Work instruction >> Across the data below, state how many lines hold "Sequential", and reply with nothing but that number.
*** Begin section ***
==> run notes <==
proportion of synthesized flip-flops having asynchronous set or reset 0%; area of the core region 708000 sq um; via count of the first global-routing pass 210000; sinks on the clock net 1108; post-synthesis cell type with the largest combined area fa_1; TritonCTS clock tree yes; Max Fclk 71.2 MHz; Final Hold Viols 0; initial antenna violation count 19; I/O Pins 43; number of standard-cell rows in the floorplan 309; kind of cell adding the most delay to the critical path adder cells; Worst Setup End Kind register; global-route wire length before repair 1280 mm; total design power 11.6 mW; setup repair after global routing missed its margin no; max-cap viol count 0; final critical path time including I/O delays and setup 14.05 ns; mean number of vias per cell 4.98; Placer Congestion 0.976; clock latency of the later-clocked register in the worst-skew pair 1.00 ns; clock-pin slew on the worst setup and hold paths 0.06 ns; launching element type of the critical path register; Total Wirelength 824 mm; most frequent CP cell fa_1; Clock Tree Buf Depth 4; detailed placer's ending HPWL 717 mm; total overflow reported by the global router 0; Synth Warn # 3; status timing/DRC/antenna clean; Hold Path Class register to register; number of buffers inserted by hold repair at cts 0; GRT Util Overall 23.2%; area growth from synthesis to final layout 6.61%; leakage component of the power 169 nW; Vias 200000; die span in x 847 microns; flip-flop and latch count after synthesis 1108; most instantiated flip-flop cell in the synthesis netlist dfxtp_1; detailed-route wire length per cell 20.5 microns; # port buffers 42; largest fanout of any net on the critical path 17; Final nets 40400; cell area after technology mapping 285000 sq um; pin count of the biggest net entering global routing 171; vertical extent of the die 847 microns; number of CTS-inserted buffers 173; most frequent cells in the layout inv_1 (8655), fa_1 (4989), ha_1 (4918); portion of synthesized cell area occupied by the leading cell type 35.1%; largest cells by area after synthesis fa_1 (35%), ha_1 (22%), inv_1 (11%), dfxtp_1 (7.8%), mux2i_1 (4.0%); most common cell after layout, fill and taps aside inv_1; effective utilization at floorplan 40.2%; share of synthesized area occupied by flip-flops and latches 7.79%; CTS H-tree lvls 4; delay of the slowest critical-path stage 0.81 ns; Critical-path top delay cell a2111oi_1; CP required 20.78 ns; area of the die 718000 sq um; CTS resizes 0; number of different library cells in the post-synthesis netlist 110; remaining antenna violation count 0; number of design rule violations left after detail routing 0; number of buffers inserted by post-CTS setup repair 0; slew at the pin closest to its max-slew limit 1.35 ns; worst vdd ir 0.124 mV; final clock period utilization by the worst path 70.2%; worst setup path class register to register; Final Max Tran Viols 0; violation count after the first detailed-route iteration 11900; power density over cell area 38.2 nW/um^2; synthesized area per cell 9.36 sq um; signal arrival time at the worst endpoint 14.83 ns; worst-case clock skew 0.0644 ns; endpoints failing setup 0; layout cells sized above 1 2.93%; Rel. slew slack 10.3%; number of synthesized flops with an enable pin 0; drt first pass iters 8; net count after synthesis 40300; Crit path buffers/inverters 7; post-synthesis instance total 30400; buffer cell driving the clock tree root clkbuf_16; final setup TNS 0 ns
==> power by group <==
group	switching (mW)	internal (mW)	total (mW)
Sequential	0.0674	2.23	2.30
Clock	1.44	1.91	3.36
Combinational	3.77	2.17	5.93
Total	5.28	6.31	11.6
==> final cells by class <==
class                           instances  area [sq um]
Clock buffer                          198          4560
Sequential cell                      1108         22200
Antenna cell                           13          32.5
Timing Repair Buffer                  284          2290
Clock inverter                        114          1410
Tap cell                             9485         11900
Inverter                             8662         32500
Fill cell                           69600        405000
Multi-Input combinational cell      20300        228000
*** End section ***
Result below >> 2